Lose fat and gain muscle at the same time. Reality or fiction?
For fat loss, you need to get into a caloric deficit, which means that the energy output should be higher than its intake. The opposite is true of muscle gain. However, despite this, it is possible to lose weight while gaining muscle mass. But logically, it has its challenges.
Beginners have the best chance.
“Losing fat while building muscle is possible. This condition can be achieved by overweight beginners, obese people or athletes after a long training break. But untrained beginners have the greatest pre-disposition, as their bodies have a great ability to use excess fat as a source of energy for muscle growth. However, even this ability is only temporary and only one goal can be achieved once the body adapts to the load,”
Jiří Skála, CrossFit coach and nutritionist, says.
What to focus on when you want to lose weight?
Each body is an original, and the metabolism of each of us works differently. Somebody can eat whatever they want and not gain a gram, someone else walks past a doughnut and is a kilo heavier. That's a bit of an exaggeration, of course, but many will find themselves in it. Yet there are general factors that have a major impact on weight loss.

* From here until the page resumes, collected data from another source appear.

Source: an optimization exercise on an open RTL-to-GDS flow (aim: small area and a short achievable clock period). Production flows keep margins and buffers that such runs may drop.
RTL that was checked went through simulation tests only; none was proved equivalent to the original.
Only the layout flow was run in run 7; the RTL was not checked for function there.
Power figures rest on the tool's default switching activity, not on a simulated workload.

`config.mk`:
```
export PLATFORM = sky130hd
export DESIGN_NAME = tanh9slices
export DESIGN_NICKNAME = tanh9slices
export VERILOG_FILES = /design/flow/design.v
export SDC_FILE = /design/flow/constraint.sdc
export NUM_CORES = 4
export LEC_CHECK = 0
export CAP_MARGIN = 20
export CORE_MARGIN = 2
export CORE_UTILIZATION = 40
export SLEW_MARGIN = 20
```
`constraint.sdc`:
```
create_clock -name core_clock -period 8.0 [get_ports {clk}]
set_input_delay 1.6000 -clock core_clock [delete_from_list [all_inputs] [get_ports {clk}]]
set_output_delay 1.6000 -clock core_clock [all_outputs]
set_load 0.01 [all_outputs]
```
`design.v`:
```
`timescale 1ns / 1ps
module tanh9_lane (
    input  wire        clk,
    input  wire [15:0] x,
    output wire [15:0] y
);
    wire        s_in = x[15];
    wire [14:0] ua   = x[14:0] ^ {15{s_in}};
    wire sat_in = ua[14] | ua[13] | (ua[12] & ua[11]);
    wire lo683  = (ua[10:0] < 11'd683);
    wire hi1365 = (~ua[10:0] < 11'd683);
    reg        s1_s, s1_sat, s1_h;
    reg [10:0] s1_u;
    reg        gA, gB, gC, gD, gE;
    always @(posedge clk) begin
        s1_s   <= s_in;
        s1_sat <= sat_in;
        s1_u   <= x[10:0];
        s1_h   <= ua[12];
        gA <= ~sat_in & ~ua[12] & ~ua[11] &  lo683;     
        gB <= ~sat_in & ~ua[12] & ~ua[11] & ~lo683;     
        gC <= ~sat_in & ~ua[12] &  ua[11] & ~hi1365;    
        gD <= ~sat_in & ((~ua[12] & ua[11] & hi1365) | (ua[12] & ~ua[11] & lo683));   
        gE <= ~sat_in & ua[12] & ~ua[11] & ~lo683;     
    end
    wire        s = s1_s;
    wire [10:0] u = s1_u;
    wire gD1 = gD & ~s1_h;
    wire gD2 = gD & s1_h;
    wire p1 = gA | (gC & u[0]);
    wire p2 = (gA & ~u[0]);
    wire gs3 = gD | gE;
    wire p4 = (gs3 & u[0]) | (gC & u[1]) | (gA & ~u[1]);
    wire p5 = (gs3 & u[1]) | (gC & u[2]) | (gA & ~u[2]);
    wire gs6 = ~(gA | s1_sat);
    wire p7 = gA | (gs6 & u[0]);
    wire p8 = (gA & ~u[0]) | (gs3 & u[2]) | (gC & u[3]);
    wire p9 = (gA & ~u[3]);
    wire p10 = (gs6 & u[1]) | (gA & ~u[1]);
    wire p11 = (gs3 & u[3]) | (gC & u[4]) | (gA & ~u[4]);
    wire p12 = (gD & u[0]);
    wire p13 = (gs6 & u[2]) | (gA & ~u[2]);
    wire p14 = (gs3 & u[4]) | (gC & u[5]) | (gA & ~u[5]);
    wire p15 = (gE & u[0]) | (gD & u[1]);
    wire p16 = gA | (gs6 & u[3]);
    wire p17 = (gB & u[0]) | (gA & ~u[0]) | (gs3 & u[5]) | (gC & u[6]);
    wire p18 = (gE & u[1]) | (gD & u[2]) | (gA & ~u[3]);
    wire p19 = (gA & ~u[6]);
    wire p20 = (gA & ~u[1]) | (gs6 & u[4]);
    wire p21 = (gB & u[1]) | (gA & ~u[4]) | (gs3 & u[6]) | (gC & u[7]);
    wire p22 = (gD & u[0]) | (gE & u[2]) | (gA & ~u[7]);
    wire p23 = (gD & u[3]);
    wire p24 = (gA & ~u[2]) | (gs6 & u[5]);
    wire p25 = (gB & u[0]) | (gA & ~u[5]) | (gs3 & u[7]) | (gC & u[8]);
    wire p26 = (gD & u[1]) | (gB & u[2]) | (gE & u[3]) | (gA & ~u[8]);
    wire p27 = (gD & u[4]);
    wire p28 = (gA & ~u[3]) | (gs6 & u[6]);
    wire p29 = (gC & u[0]) | (gB & u[1]) | (gA & ~u[6]) | (gs3 & u[8]);
    wire p30 = (gD & u[2]) | (gB & u[3]) | (gE & u[4]) | (gC & u[9]) | (gA & ~u[9]);
    wire p31 = (gD & u[5]);
    wire p32 = (gA & ~u[10]) | (gs6 & u[7]);
    wire p33 = (gB & u[0]) | (gC & u[1]) | (gA & ~u[4]) | (gs3 & u[9]);
    wire p34 = (gC & u[10]) | (gB & u[2]) | (gD & u[3]) | (gE & u[5]) | (gA & ~u[7]);
    wire p35 = (gB & u[4]) | (gD & u[6]);
    wire p36 = (gA & ~s) | (gs6 & u[8]);
    wire p37 = (gC & s) | (gA & u[0]) | (gB & u[1]) | (gs3 & u[10]);
    wire p38 = (gC & u[2]) | (gB & u[3]) | (gD & u[4]) | (gA & ~u[5]) | (gE & u[6]);
    wire p39 = (gB & u[5]) | (gD & u[7]) | (gA & ~u[8]);
    wire p40 = s1_sat | (gA & ~s) | (gs6 & u[9]);
    wire gs41 = gC | gE | gD1;
    wire p42 = (gs41 & s) | (gA & u[1]) | (gB & u[2]) | (gD2 & u[5]);
    wire p43 = (gC & u[3]) | (gB & u[4]) | (gA & ~u[6]) | (gE & u[7]) | (gD & u[8]);
    wire p44 = (gD2 & ~s) | (gD1 & u[5]) | (gB & u[6]) | (gA & ~u[9]);
    wire gs45 = ~(gB | gC);
    wire gs46 = gB | gC;
    wire p47 = (gs45 & ~s) | (gs46 & u[10]);
    wire p48 = (gC & s) | (gs3 & u[10]) | (gA & ~u[10]) | (gB & u[3]);
    wire p49 = (gA & u[2]) | (gC & u[4]) | (gB & u[5]) | (gD & u[6]) | (gE & u[8]);
    wire p50 = (gB & u[7]) | (gA & ~u[7]) | (gD & u[9]);
    wire gs51 = gB | s1_sat;
    wire p52 = gs41 | (gs51 & s) | (gD2 & u[10]) | (gA & u[3]);
    wire p53 = (gB & u[4]) | (gC & u[5]) | (gD & u[7]) | (gA & ~u[8]) | (gE & u[9]);
    wire p54 = (gD1 & u[10]) | (gB & u[6]);
    wire p55 = (gB & u[8]);
    wire gs56 = gA | gB | s1_sat;
    wire p57 = gC | (gs56 & ~s) | (gE & u[10]) | (gD & u[8]);
    wire p58 = (gD1 & s) | (gA & u[4]) | (gB & u[5]) | (gC & u[6]);
    wire p59 = (gB & u[7]) | (gA & ~u[9]);
    wire p60 = (gB & u[9]);
    wire gs61 = gA | s1_sat | gD2;
    wire p62 = (gB & s) | (gs61 & ~s) | (gC & u[7]) | (gD1 & u[9]);
    wire p63 = (gB & u[10]) | (gA & ~u[10]) | (gD2 & u[9]);
    wire p64 = (gA & u[5]) | (gB & u[6]);
    wire p65 = (gB & u[8]);
    wire gs66 = gC | gD;
    wire gs67 = gE | s1_sat;
    wire p68 = gB | (gs66 & s) | (gs67 & ~s) | (gA & u[6]);
    wire p69 = (gD & u[10]) | (gB & u[7]) | (gC & u[8]);
    wire p70 = (gB & u[9]);
    wire gs71 = gB | gD2;
    wire gs72 = gA | gE | s1_sat;
    wire p73 = gs71 | (gC & s) | (gs72 & ~s);
    wire p74 = (gB & u[10]) | (gA & u[7]) | (gC & u[9]);
    wire p75 = (gB & u[8]);
    wire gs76 = gA | gE | s1_sat | gD1;
    wire p77 = gD2 | (gs46 & s) | (gs76 & ~s);
    wire p78 = (gC & u[10]) | (gA & u[8]) | (gB & u[9]);
    wire gs79 = gC | gD2;
    wire p80 = gs79 | (gs76 & ~s) | (gB & u[10]);
    wire p81 = (gA & u[9]);
    wire p82 = gs79 | (gs76 & ~s);
    wire p83 = (gA & u[10]);
    wire s84 = p16 ^ p17;
    wire c85 = p16 & p17;
    wire s86 = p20 ^ p21 ^ p22;
    wire c87 = (p20 & p21) | (p20 & p22) | (p21 & p22);
    wire s88 = p24 ^ p25 ^ p26;
    wire c89 = (p24 & p25) | (p24 & p26) | (p25 & p26);
    wire s90 = p28 ^ p29 ^ p30;
    wire c91 = (p28 & p29) | (p28 & p30) | (p29 & p30);
    wire s92 = p32 ^ p33 ^ p34;
    wire c93 = (p32 & p33) | (p32 & p34) | (p33 & p34);
    wire s94 = p36 ^ p37 ^ p38;
    wire c95 = (p36 & p37) | (p36 & p38) | (p37 & p38);
    wire s96 = p40 ^ p42 ^ p43;
    wire c97 = (p40 & p42) | (p40 & p43) | (p42 & p43);
    wire s98 = p47 ^ p48 ^ p49;
    wire c99 = (p47 & p48) | (p47 & p49) | (p48 & p49);
    wire s100 = p52 ^ p53 ^ p54;
    wire c101 = (p52 & p53) | (p52 & p54) | (p53 & p54);
    wire s102 = p57 ^ p58 ^ p59;
    wire c103 = (p57 & p58) | (p57 & p59) | (p58 & p59);
    wire s104 = p62 ^ p63 ^ p64;
    wire c105 = (p62 & p63) | (p62 & p64) | (p63 & p64);
    wire s106 = p68 ^ p69;
    wire c107 = p68 & p69;
    wire s108 = p73 ^ p74;
    wire c109 = p73 & p74;
    wire s110 = p7 ^ p8;
    wire c111 = p7 & p8;
    wire s112 = p10 ^ p11 ^ p12;
    wire c113 = (p10 & p11) | (p10 & p12) | (p11 & p12);
    wire s114 = p13 ^ p14 ^ p15;
    wire c115 = (p13 & p14) | (p13 & p15) | (p14 & p15);
    wire s116 = p18 ^ p19 ^ s84;
    wire c117 = (p18 & p19) | (p18 & s84) | (p19 & s84);
    wire s118 = p23 ^ c85 ^ s86;
    wire c119 = (p23 & c85) | (p23 & s86) | (c85 & s86);
    wire s120 = p27 ^ c87 ^ s88;
    wire c121 = (p27 & c87) | (p27 & s88) | (c87 & s88);
    wire s122 = p31 ^ c89 ^ s90;
    wire c123 = (p31 & c89) | (p31 & s90) | (c89 & s90);
    wire s124 = p35 ^ c91 ^ s92;
    wire c125 = (p35 & c91) | (p35 & s92) | (c91 & s92);
    wire s126 = p39 ^ c93 ^ s94;
    wire c127 = (p39 & c93) | (p39 & s94) | (c93 & s94);
    wire s128 = p44 ^ c95 ^ s96;
    wire c129 = (p44 & c95) | (p44 & s96) | (c95 & s96);
    wire s130 = p50 ^ c97 ^ s98;
    wire c131 = (p50 & c97) | (p50 & s98) | (c97 & s98);
    wire s132 = p55 ^ c99 ^ s100;
    wire c133 = (p55 & c99) | (p55 & s100) | (c99 & s100);
    wire s134 = p60 ^ c101 ^ s102;
    wire c135 = (p60 & c101) | (p60 & s102) | (c101 & s102);
    wire s136 = p65 ^ c103 ^ s104;
    wire c137 = (p65 & c103) | (p65 & s104) | (c103 & s104);
    wire s138 = p70 ^ c105 ^ s106;
    wire c139 = (p70 & c105) | (p70 & s106) | (c105 & s106);
    wire s140 = p75 ^ c107 ^ s108;
    wire c141 = (p75 & c107) | (p75 & s108) | (c107 & s108);
    wire s142 = p77 ^ p78 ^ c109;
    wire c143 = (p77 & p78) | (p77 & c109) | (p78 & c109);
    wire s144 = p80 ^ p81;
    wire c145 = p80 & p81;
    wire s146 = p82 ^ p83;
    wire [21:0] ra = {c145, c143, c141, c139, c137, c135, c133, c131, c129, c127, c125, c123, c121, c119, c117, c115, c113, c111, p9, p5, p4, p1};
    wire [21:0] rb = {s146, s144, s142, s140, s138, s136, s134, s132, s130, s128, s126, s124, s122, s120, s118, s116, s114, s112, s110, 1'b0, 1'b0, p2};
    wire [6:0] lo = {1'b0, ra[5:0]} + {1'b0, rb[5:0]};
    reg        s2_s, s2_c;
    reg [21:6] s2_a, s2_b;
    always @(posedge clk) begin
        s2_s <= s; s2_c <= lo[6]; s2_a <= ra[21:6]; s2_b <= rb[21:6];
    end
    wire [21:6] sum = s2_a + s2_b + {15'd0, s2_c};
    wire [10:0] r = sum[21:11];
    reg        s3_s;
    reg [10:0] s3_y;
    always @(posedge clk) begin
        s3_s <= s2_s;
        s3_y <= r;
    end
    assign y = {{5{s3_s}}, s3_y};
endmodule
module tanh9slices (
    input wire clk,
    input wire rst_n,
    input wire signed [15:0] x0_in,
    input wire signed [15:0] x1_in,
    input wire valid_in,
    output wire signed [15:0] y0_out,
    output wire signed [15:0] y1_out,
    output reg valid_out
);
    reg v1, v2;
    always @(posedge clk or negedge rst_n) begin
        if (!rst_n) begin
            v1 <= 1'b0; v2 <= 1'b0; valid_out <= 1'b0;
        end else begin
            v1 <= valid_in; v2 <= v1; valid_out <= v2;
        end
    end
    tanh9_lane lane0 (.clk(clk), .x(x0_in), .y(y0_out));
    tanh9_lane lane1 (.clk(clk), .x(x1_in), .y(y1_out));
endmodule
```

4 keys to successful weight loss
If you want to lose weight, you have to build up a caloric deficit. That means you take in less energy than you expend. But to lose weight healthily, you need not confuse it with not eating at all. What matters is a sufficient supply of protein to reduce weight from fat stocks, not muscle mass. Moreover, proteins have the highest satiating effect of all macronutrients, so we should not feel hungry if we eat enough of them. You can supplement quality protein through KetoDiet protein meals and beverages. Take a look at what the diet consists of while losing weight with ketodiet.
However, we must not forget the other two macronutrients. The intake of fats, which have a lot of important functions in the body, is also extremely important - it dissolves vitamins, healthy fats contribute to proper functioning of the nervous system, etc. Especially in terms of energy, carbohydrates are also important for us.
So you always need to consider the total energy intake and distribute it into individual macronutrients depending on your lifestyle (work, exercise, stress, etc.).
2. Physical activity
Long-term physical activity is extremely important. Our body is designed to move, so you should devote a minimum of 10 hours a week to leisure physical activity. A combination of cardiovascular training (running, cycling, swimming, walking) and strength training (weight-lifting, yoga) is ideal. Read our article on how to do sports during weight loss.
Another extremely significant factor. For sleep to be of good quality, conditions must be created for it and a minimum of 7 hours a day devoted to it.
“Regular sleep should provide our bodies with sufficient regeneration and hormonal balance. Hormones are extremely important in losing weight. For example, almost all sex and growth hormones have the highest release levels at night,"
adds Jiří Skála.
Stress is perhaps the most important factor affecting successful weight loss. Again, hormones play an important role in this respect. The hormone cortisol releases into your body under stress, which can make losing weight much more difficult. In some people, it even causes the opposite effect of gaining weight. Long-term starvation, sleep deprivation, minimal physical activity and minimal exposure to nature and fresh air are also strongly related to stress.
We can consciously influence all of these circumstances, thereby reducing the risk of excessive stress and poor hormone function. This is very closely related to the quality of our lives and overall satisfaction.
If you're worried about being overweight and want to start a new lifestyle, we suggest you focus on losing weight in the first place. This will also do the greatest service to your health. Add regular physical activity and trust that the muscles will "find" you. If you would like to gain muscle mass on a larger scale, continue with different types of exercise and adjusting your diet. Preferably under expert supervision. Believe that success will imbue you with additional motivation and good humour to a level that nothing can stop you from pursuing your dream.
We wish you every success in shaping your dream figure. And remember, it's easier to go on without stress.